Figure 7.

CD47 blockade and TLR3/TLR9 costimulation synergistically improve microglia/macrophage-induced tumor clearance. A, Immunofluorescence staining of CD47 expression (green) in human GBM tissue compared with normal human brain cortex tissue. Nuclei are counterstained with DAPI. Scale bar, 50 μm. B, CD47 protein level in murine GL261 and human U87, U251, and LN229 glioma cell lines was detected by Western blot. GAPDH expression served as reference.
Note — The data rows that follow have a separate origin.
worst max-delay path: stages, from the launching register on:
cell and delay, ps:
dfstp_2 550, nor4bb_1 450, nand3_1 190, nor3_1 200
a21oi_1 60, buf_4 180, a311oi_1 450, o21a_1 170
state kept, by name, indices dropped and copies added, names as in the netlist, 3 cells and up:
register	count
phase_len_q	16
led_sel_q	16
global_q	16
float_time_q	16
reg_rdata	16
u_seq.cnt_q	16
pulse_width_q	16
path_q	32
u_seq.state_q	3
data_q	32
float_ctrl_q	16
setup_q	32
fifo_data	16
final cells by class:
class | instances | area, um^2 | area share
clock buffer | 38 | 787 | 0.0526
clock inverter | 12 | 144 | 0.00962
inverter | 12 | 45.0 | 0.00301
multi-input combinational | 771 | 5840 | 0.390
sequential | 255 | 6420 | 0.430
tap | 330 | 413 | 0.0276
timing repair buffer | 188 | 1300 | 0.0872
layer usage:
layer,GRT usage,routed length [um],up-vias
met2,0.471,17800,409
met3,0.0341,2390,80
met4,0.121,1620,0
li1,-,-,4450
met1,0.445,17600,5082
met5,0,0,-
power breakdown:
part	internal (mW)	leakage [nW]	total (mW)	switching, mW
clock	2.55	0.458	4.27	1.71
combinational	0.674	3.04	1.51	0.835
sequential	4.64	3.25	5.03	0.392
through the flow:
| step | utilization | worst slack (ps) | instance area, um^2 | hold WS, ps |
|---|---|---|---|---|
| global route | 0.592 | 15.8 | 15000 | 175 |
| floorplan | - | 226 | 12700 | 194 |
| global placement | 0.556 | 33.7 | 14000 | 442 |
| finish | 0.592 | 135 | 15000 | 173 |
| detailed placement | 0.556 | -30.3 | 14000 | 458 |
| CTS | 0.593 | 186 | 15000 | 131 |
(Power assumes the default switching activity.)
$ cat src/include/fdc_status_params.svh
// Constants for the floppy status and track format block.
// Assumes inclusion by design and bench files by bare name.
`ifndef FDC_STATUS_PARAMS_SVH
`define FDC_STATUS_PARAMS_SVH

// ----------------------------------------------------------------------------
// Register selects
// ----------------------------------------------------------------------------
`define SEL_STATUS_CMD  2'h0
`define SEL_TRACK       2'h1
`define SEL_SECTOR      2'h2
`define SEL_DATA        2'h3

// ----------------------------------------------------------------------------
// Status bit positions
// ----------------------------------------------------------------------------
`define ST_NOT_READY    7
`define ST_BIT6         6
`define ST_BIT5         5
`define ST_BIT4         4
`define ST_BIT3         3
`define ST_BIT2         2
`define ST_BIT1         1
`define ST_BUSY         0

// ----------------------------------------------------------------------------
// Command codes (upper nibble) and reset values
// ----------------------------------------------------------------------------
`define CMD_FORCE_INT   4'hd
`define CMD_RD_ADDR     4'hc
`define CMD_RD_TRACK    4'he
`define CMD_WR_TRACK    4'hf
`define CMD_RESET_VAL   8'h03
`define REG_RESET_VAL   8'h00

// ----------------------------------------------------------------------------
// Track write control bytes and timing
// ----------------------------------------------------------------------------
`define BYTE_CRC        8'hf7
`define BYTE_SYNC_MFM   8'hf5
`define BYTE_SYNC_OUT   8'ha1
`define BYTE_ZERO       8'h00
`define CRC_PRESET      16'hffff
`define CRC_POLY        16'h1021
`define CLK_MHZ         25
`define BYTE_TIME_US    32
`define BYTE_CYCLES     (`BYTE_TIME_US * `CLK_MHZ)
`define FIFO_DEPTH      16
`define FIFO_WIDTH      8
`endif

$ cat src/include/fdc_status_pkg.sv
// Types for the floppy status and track format block.
// Assumes nothing beyond the params header.
package fdc_status_pkg;
    // Command class
    typedef enum logic [3:0] {
        CLS_POSITION = 4'h1,
        CLS_RD_SECT  = 4'h2,
        CLS_WR_SECT  = 4'h4,
        CLS_TRACK    = 4'h8
    } cmd_class_e;

    // Sequencer state
    typedef enum logic [3:0] {
        ST_IDLE  = 4'h1,
        ST_RUN   = 4'h2,
        ST_CRC_H = 4'h4,
        ST_CRC_L = 4'h8
    } seq_state_e;

    // Sticky error flags
    typedef struct packed {
        logic seek_err;
        logic record_missing_flag;
        logic crc_err;
        logic lost_data;
        logic mark_or_fault;
        logic protect;
    } err_flags_s;

    // Byte headed to the drive serialiser
    typedef struct packed {
        logic       valid;
        logic [7:0] data;
    } disk_byte_s;
endpackage

$ cat src/design/fdc_status.sv
// Status register and track write sequencer of a floppy controller.
// Assumes synchronous host strobes and drive inputs; one 25 MHz clock.
`include "fdc_status_params.svh"

// ----------------------------------------------------------------------------
// Byte FIFO
// ----------------------------------------------------------------------------
module fdc_byte_fifo #(
    parameter int WIDTH = `FIFO_WIDTH,
    parameter int DEPTH = `FIFO_DEPTH
) (
    // Clock and reset
    input  wire logic             clk_in,
    input  wire logic             rst_n_in,
    // Fill side
    input  wire logic             wr_valid_in,
    output logic                  wr_ready_out,
    input  wire logic [WIDTH-1:0] wr_data_in,
    // Drain side
    output logic                  rd_valid_out,
    input  wire logic             rd_ready_in,
    output logic [WIDTH-1:0]      rd_data_out
);
    localparam int AW = $clog2(DEPTH);
    logic [WIDTH-1:0] mem_reg [DEPTH];
    logic [AW-1:0]    wptr_reg, wptr_next, rptr_reg, rptr_next;
    logic [AW:0]      cnt_reg, cnt_next;
    logic             push, pop;

    // Honest full and empty
    assign wr_ready_out = (cnt_reg != (AW+1)'(DEPTH));
    assign rd_valid_out = (cnt_reg != '0);
    assign rd_data_out  = mem_reg[rptr_reg];
    assign push         = wr_valid_in && wr_ready_out;
    assign pop          = rd_valid_out && rd_ready_in;

    // Pointer and count update
    always_comb begin
        wptr_next = push ? wptr_reg + 1'b1 : wptr_reg;
        rptr_next = pop ? rptr_reg + 1'b1 : rptr_reg;
        cnt_next  = cnt_reg;
        if (push && !pop) begin
            cnt_next = cnt_reg + 1'b1;
        end else if (pop && !push) begin
            cnt_next = cnt_reg - 1'b1;
        end
    end

    // Pointers and count
    always_ff @(posedge clk_in or negedge rst_n_in) begin
        if (!rst_n_in) begin
            wptr_reg <= '0;
            rptr_reg <= '0;
            cnt_reg  <= '0;
        end else begin
            wptr_reg <= wptr_next;
            rptr_reg <= rptr_next;
            cnt_reg  <= cnt_next;
        end
    end

    // Array write, no reset needed
    always_ff @(posedge clk_in) begin
        if (push) begin
            mem_reg[wptr_reg] <= wr_data_in;
        end
    end
endmodule // fdc_byte_fifo

// ----------------------------------------------------------------------------
// Top
// ----------------------------------------------------------------------------
module fdc_status
    import fdc_status_pkg::*;
(
    // Clock and reset
    input  wire logic       CLK_SYS_IN,
    input  wire logic       RST_N_IN,
    input  wire logic       MASTER_RESET_N_IN,
    // Host register port
    input  wire logic       CS_N_IN,
    input  wire logic       RE_N_IN,
    input  wire logic       WE_N_IN,
    input  wire logic [1:0] ADDR_IN,
    input  wire logic [7:0] DATA_IN,
    output logic [7:0]      DATA_OUT,
    output logic            DATA_OE_OUT,
    output logic            DATA_REQUEST_FLAG_OUT,
    output logic            INTERRUPT_REQUEST_OUT,
    // Drive status lines
    input  wire logic       READY_IN,
    input  wire logic       WRITE_PROTECT_N_IN,
    input  wire logic       TRACK_ZERO_N_IN,
    input  wire logic       INDEX_PULSE_N_IN,
    input  wire logic       HEAD_ENGAGED_IN,
    input  wire logic       WRITE_FAULT_N_IN,
    input  wire logic       DOUBLE_DENSITY_IN,
    // Events from the read and seek logic
    input  wire logic       SEEK_ERROR_IN,
    input  wire logic       RECORD_MISSING_IN,
    input  wire logic       CRC_ERROR_IN,
    input  wire logic       DELETED_MARK_IN,
    input  wire logic       READ_BYTE_VALID_IN,
    input  wire logic [7:0] READ_BYTE_IN,
    input  wire logic       CMD_DONE_IN,
    // Drive write path
    output logic            HEAD_LOAD_OUT,
    output logic            DISK_BYTE_VALID_OUT,
    output logic [7:0]      DISK_BYTE_OUT,
    input  wire logic       DISK_BYTE_READY_IN
);
    // Host strobes
    logic       rd_stb, wr_stb, rd_stat_prev, wr_prev;
    logic       rd_now, wr_now, rd_edge, wr_edge;
    assign rd_now  = !CS_N_IN && !RE_N_IN;
    assign wr_now  = !CS_N_IN && !WE_N_IN;
    assign rd_edge = rd_now && !rd_stat_prev;
    assign wr_edge = wr_now && !wr_prev;
    assign rd_stb  = rd_edge;
    assign wr_stb  = wr_edge;

    // State registers
    seq_state_e  state_reg, state_next;
    cmd_class_e  cls_reg, cls_next;
    err_flags_s  err_reg, err_next;
    logic [3:0]  cmd_reg, cmd_next;
    logic [7:0]  track_reg, track_next, sector_reg, sector_next;
    logic [7:0]  data_reg, data_next, dout_reg, dout_next;
    logic        busy_reg, busy_next, drq_reg, drq_next, irq_reg, irq_next;
    logic        hld_reg, hld_next;
    logic [15:0] crc_reg, crc_next, lost_cnt_reg, lost_cnt_next;
    disk_byte_s  dbyte_reg, dbyte_next;
    logic [7:0]  status;

    // FIFO between host data writes and the drive byte stream
    logic       fifo_wr_ready, fifo_rd_valid, fifo_rd_ready;
    logic [7:0] fifo_rd_data;
    logic       data_wr, data_rd, fifo_push, wr_cls, wr_cmd;
    // Only write classes feed the drive; read track also has bit 5 set
    assign wr_cls    = cls_reg == CLS_WR_SECT
                       || (cls_reg == CLS_TRACK && cmd_reg == `CMD_WR_TRACK);
    assign wr_cmd    = DATA_IN[5] && DATA_IN[7:4] != `CMD_RD_TRACK;
    assign data_wr   = wr_stb && ADDR_IN == `SEL_DATA;
    assign data_rd   = rd_stb && ADDR_IN == `SEL_DATA;
    assign fifo_push = data_wr && busy_reg && wr_cls;

    fdc_byte_fifo #(.WIDTH(`FIFO_WIDTH), .DEPTH(`FIFO_DEPTH)) u_fifo (
        .clk_in      (CLK_SYS_IN),
        .rst_n_in    (RST_N_IN),
        .wr_valid_in (fifo_push),
        .wr_ready_out(fifo_wr_ready),
        .wr_data_in  (DATA_IN),
        .rd_valid_out(fifo_rd_valid),
        .rd_ready_in (fifo_rd_ready),
        .rd_data_out (fifo_rd_data)
    );
    // Sequencer drains only in run state when the drive slot is free
    assign fifo_rd_ready = state_reg == ST_RUN && !dbyte_reg.valid;

    // CCITT step over one byte
    function automatic logic [15:0] crc_byte(input logic [15:0] c, input logic [7:0] d);
        logic [15:0] r;
        r = c;
        for (int i = 7; i >= 0; i--) begin
            r = (r[15] ^ d[i]) ? ((r << 1) ^ `CRC_POLY) : (r << 1);
        end
        return r;
    endfunction

    // Status composition per command type
    always_comb begin
        status = 8'h00;
        status[`ST_NOT_READY] = !READY_IN || !MASTER_RESET_N_IN;
        status[`ST_BUSY]      = busy_reg;
        case (cls_reg)
            CLS_POSITION: begin
                status[`ST_BIT6] = !WRITE_PROTECT_N_IN;
                status[`ST_BIT5] = hld_reg && HEAD_ENGAGED_IN;
                status[`ST_BIT4] = err_reg.seek_err;
                status[`ST_BIT3] = err_reg.crc_err;
                status[`ST_BIT2] = !TRACK_ZERO_N_IN;
                status[`ST_BIT1] = !INDEX_PULSE_N_IN;
            end
            default: begin
                status[`ST_BIT6] = err_reg.protect;
                status[`ST_BIT5] = err_reg.mark_or_fault;
                status[`ST_BIT4] = err_reg.record_missing_flag;
                status[`ST_BIT3] = err_reg.crc_err;
                status[`ST_BIT2] = err_reg.lost_data;
                status[`ST_BIT1] = drq_reg;
                if (cls_reg == CLS_TRACK && cmd_reg == `CMD_RD_TRACK) begin
                    status[`ST_BIT6:`ST_BIT3] = 4'h0;
                end
                if (cls_reg == CLS_TRACK && cmd_reg == `CMD_WR_TRACK) begin
                    status[`ST_BIT4:`ST_BIT3] = 2'h0;
                end
                if (cls_reg == CLS_RD_SECT && cmd_reg == `CMD_RD_ADDR) begin
                    status[`ST_BIT6:`ST_BIT5] = 2'h0;
                end
            end
        endcase
    end

    // Command, flags and sequencer next state
    always_comb begin
        state_next    = state_reg;
        cls_next      = cls_reg;
        err_next      = err_reg;
        cmd_next      = cmd_reg;
        track_next    = track_reg;
        sector_next   = sector_reg;
        data_next     = data_reg;
        busy_next     = busy_reg;
        drq_next      = drq_reg;
        irq_next      = irq_reg;
        hld_next      = hld_reg;
        crc_next      = crc_reg;
        lost_cnt_next = lost_cnt_reg;
        dbyte_next    = dbyte_reg;
        dout_next     = dout_reg;
        if (dbyte_reg.valid && DISK_BYTE_READY_IN) begin
            dbyte_next.valid = 1'b0;
        end
        // Register reads
        if (rd_stb) begin
            case (ADDR_IN)
                `SEL_STATUS_CMD: dout_next = status;
                `SEL_TRACK:      dout_next = track_reg;
                `SEL_SECTOR:     dout_next = sector_reg;
                default:         dout_next = data_reg;
            endcase
        end
        // Data register access clears the request
        if (data_wr || data_rd) begin
            drq_next      = 1'b0;
            lost_cnt_next = 16'h0000;
        end
        if (data_wr) begin
            data_next = DATA_IN;
        end
        if (wr_stb && ADDR_IN == `SEL_TRACK) begin
            track_next = DATA_IN;
        end
        if (wr_stb && ADDR_IN == `SEL_SECTOR) begin
            sector_next = DATA_IN;
        end
        // Drive events set sticky flags
        if (busy_reg) begin
            if (SEEK_ERROR_IN) err_next.seek_err = 1'b1;
            if (RECORD_MISSING_IN) err_next.record_missing_flag = 1'b1;
            if (CRC_ERROR_IN) err_next.crc_err = 1'b1;
            if (cls_reg == CLS_RD_SECT && DELETED_MARK_IN) err_next.mark_or_fault = 1'b1;
            if (wr_cls && !WRITE_FAULT_N_IN) begin
                err_next.mark_or_fault = 1'b1;
            end
            if (cls_reg == CLS_RD_SECT && READ_BYTE_VALID_IN) begin
                data_next = READ_BYTE_IN;
                drq_next  = 1'b1;
            end
            // Lost data after one byte time unserviced
            if (drq_reg && cls_reg != CLS_POSITION) begin
                lost_cnt_next = lost_cnt_reg + 16'h0001;
                if (lost_cnt_reg == 16'(`BYTE_CYCLES)) begin
                    err_next.lost_data = 1'b1;
                    lost_cnt_next = 16'h0000;
                end
            end
            if (wr_cls && fifo_wr_ready && !fifo_push) begin
                drq_next = 1'b1;
            end
            if (CMD_DONE_IN) begin
                busy_next  = 1'b0;
                irq_next   = 1'b1;
                drq_next   = 1'b0;
                state_next = ST_IDLE;
            end
        end
        // Drive write sequencer, gaps of any length pass through
        case (state_reg)
            ST_IDLE: begin
            end
            ST_RUN: begin
                if (fifo_rd_valid && !dbyte_reg.valid) begin
                    if (fifo_rd_data == `BYTE_CRC) begin
                        state_next = ST_CRC_H;
                    end else if (fifo_rd_data == `BYTE_SYNC_MFM && DOUBLE_DENSITY_IN) begin
                        dbyte_next = '{valid: 1'b1, data: `BYTE_SYNC_OUT};
                        crc_next   = crc_byte(`CRC_PRESET, `BYTE_SYNC_OUT);
                    end else begin
                        dbyte_next = '{valid: 1'b1, data: fifo_rd_data};
                        crc_next   = crc_byte(crc_reg, fifo_rd_data);
                    end
                end
            end
            ST_CRC_H: begin
                if (!dbyte_reg.valid) begin
                    dbyte_next = '{valid: 1'b1, data: crc_reg[15:8]};
                    state_next = ST_CRC_L;
                end
            end
            ST_CRC_L: begin
                if (!dbyte_reg.valid) begin
                    dbyte_next = '{valid: 1'b1, data: crc_reg[7:0]};
                    state_next = ST_RUN;
                end
            end
            default: state_next = ST_IDLE;
        endcase
        // Command register write, last so it takes priority
        if (wr_stb && ADDR_IN == `SEL_STATUS_CMD) begin
            irq_next = 1'b0;
            if (DATA_IN[7:4] == `CMD_FORCE_INT) begin
                busy_next  = 1'b0;
                state_next = ST_IDLE;
                if (!busy_reg) begin
                    cls_next = CLS_POSITION;
                    err_next = '0;
                end
                if (DATA_IN[3]) irq_next = 1'b1;
            end else begin
                cmd_next      = DATA_IN[7:4];
                err_next      = '0;
                drq_next      = 1'b0;
                lost_cnt_next = 16'h0000;
                crc_next      = `CRC_PRESET;
                hld_next      = 1'b1;
                if (!DATA_IN[7]) begin
                    cls_next  = CLS_POSITION;
                    busy_next = 1'b1;
                end else begin
                    cls_next = DATA_IN[6] ? ((DATA_IN[5:4] == 2'h0) ? CLS_RD_SECT : CLS_TRACK)
                                          : (DATA_IN[5] ? CLS_WR_SECT : CLS_RD_SECT);
                    if (!READY_IN) begin
                        irq_next = 1'b1;
                    end else begin
                        busy_next = 1'b1;
                        if (wr_cmd && !WRITE_PROTECT_N_IN) begin
                            err_next.protect = 1'b1;
                            busy_next = 1'b0;
                            irq_next  = 1'b1;
                        end else if (wr_cmd) begin
                            state_next = ST_RUN;
                        end
                    end
                end
            end
        end
    end

    // Registers
    always_ff @(posedge CLK_SYS_IN or negedge RST_N_IN) begin
        if (!RST_N_IN) begin
            state_reg    <= ST_IDLE;
            cls_reg      <= CLS_POSITION;
            err_reg      <= '0;
            cmd_reg      <= 4'(`CMD_RESET_VAL >> 4);
            track_reg    <= `REG_RESET_VAL;
            sector_reg   <= `REG_RESET_VAL;
            data_reg     <= `REG_RESET_VAL;
            dout_reg     <= `REG_RESET_VAL;
            busy_reg     <= 1'b0;
            drq_reg      <= 1'b0;
            irq_reg      <= 1'b0;
            hld_reg      <= 1'b0;
            crc_reg      <= `CRC_PRESET;
            lost_cnt_reg <= 16'h0000;
            dbyte_reg    <= '0;
            rd_stat_prev <= 1'b0;
            wr_prev      <= 1'b0;
        end else if (!MASTER_RESET_N_IN) begin
            state_reg    <= ST_IDLE;
            busy_reg     <= 1'b0;
            drq_reg      <= 1'b0;
            irq_reg      <= 1'b0;
            err_reg      <= '0;
            dbyte_reg    <= '0;
            dout_reg     <= dout_next;
            rd_stat_prev <= rd_now;
            wr_prev      <= wr_now;
        end else begin
            state_reg    <= state_next;
            cls_reg      <= cls_next;
            err_reg      <= err_next;
            cmd_reg      <= cmd_next;
            track_reg    <= track_next;
            sector_reg   <= sector_next;
            data_reg     <= data_next;
            dout_reg     <= dout_next;
            busy_reg     <= busy_next;
            drq_reg      <= drq_next;
            irq_reg      <= irq_next;
            hld_reg      <= hld_next;
            crc_reg      <= crc_next;
            lost_cnt_reg <= lost_cnt_next;
            dbyte_reg    <= dbyte_next;
            rd_stat_prev <= rd_now;
            wr_prev      <= wr_now;
        end
    end

    // Outputs
    assign DATA_OUT              = dout_reg;
    assign DATA_OE_OUT           = rd_now;
    assign DATA_REQUEST_FLAG_OUT = drq_reg;
    assign INTERRUPT_REQUEST_OUT = irq_reg;
    assign HEAD_LOAD_OUT         = hld_reg;
    assign DISK_BYTE_VALID_OUT   = dbyte_reg.valid;
    assign DISK_BYTE_OUT         = dbyte_reg.data;
endmodule // fdc_status

$ cat config.mk
export PLATFORM = sky130hd
export DESIGN_NAME = fdc_status
export DESIGN_NICKNAME = d
export VERILOG_FILES = /design/src/include/fdc_status_pkg.sv /design/src/design/fdc_status.sv
export VERILOG_INCLUDE_DIRS = /design/src /design/src/include
export SDC_FILE = /design/constraint.sdc
export NUM_CORES = 1
export LEC_CHECK = 0
export ABC_AREA = 0
export ABC_CLOCK_PERIOD_IN_PS = 3700
export BUFFER_PORTS_ARGS = -buffer_cell sky130_fd_sc_hd__buf_2
export CORE_MARGIN = 5
export CORE_UTILIZATION = 40
export CTS_CLUSTER_DIAMETER = 200
export DETAILED_ROUTE_END_ITERATION = 6
export SLEW_MARGIN = 20
export SYNTH_ARGS = -nofsm -noshare
export SYNTH_HDL_FRONTEND = slang
export SYNTH_SLANG_ARGS = --single-unit
$ cat constraint.sdc
create_clock -name CLK_SYS_IN -period 3.7 [get_ports CLK_SYS_IN]
set_input_delay 0.185 -clock CLK_SYS_IN [delete_from_list [all_inputs] [get_ports CLK_SYS_IN]]
set_output_delay 0.185 -clock CLK_SYS_IN [all_outputs]
set_load 0.01 [all_outputs]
C, Organotypic brain slices inoculated with GL261mCherry cells were treated with 1, 10, or 100 µg/ml CD47 blocking antibody (aCD47) and compared with isotype control antibody. Tumor volumes were evaluated (n = 16 per group). D, Organotypic brain slices inoculated with GL261mCherry cells were pretreated with clodronate for 48 h to deplete intrinsic microglia. Subsequently, slices were treated with 10 µg/ml CD47 blocking antibody (aCD47) for 120 h and compared with isotype control antibody (n = 16 per group). E, Organotypic brain slices injected with GL261mCherry cells were treated with 10 µg/ml CD47 blocking antibody (aCD47) together with or without 10 µg/ml Poly(I:C) and 2 µM CpG, and tumor volumes were assessed (n = 16 per group). F, FACS assay was performed as described in Figure 4E to determine mCherry incorporation into cultured microglia treated with 10 µg/ml CD47 blocking antibody (aCD47), Poly(I:C) + CpG, or Poly(I:C) + CpG + CD47 blocking antibody (left). Right, Quantification of FACS data. Percentage of microglial cells that had incorporated mCherry material is given. In addition, using this paradigm described above, we tested the effect on the incorporation of the human glioma cell lines U87, U252, and LN229 into the macrophage cell line THP1. Isotype antibody served as a control (n = 9 per group). ns = no significance, *p < 0.05, **p < 0.01, ***p < 0.001, ****p < 0.0001.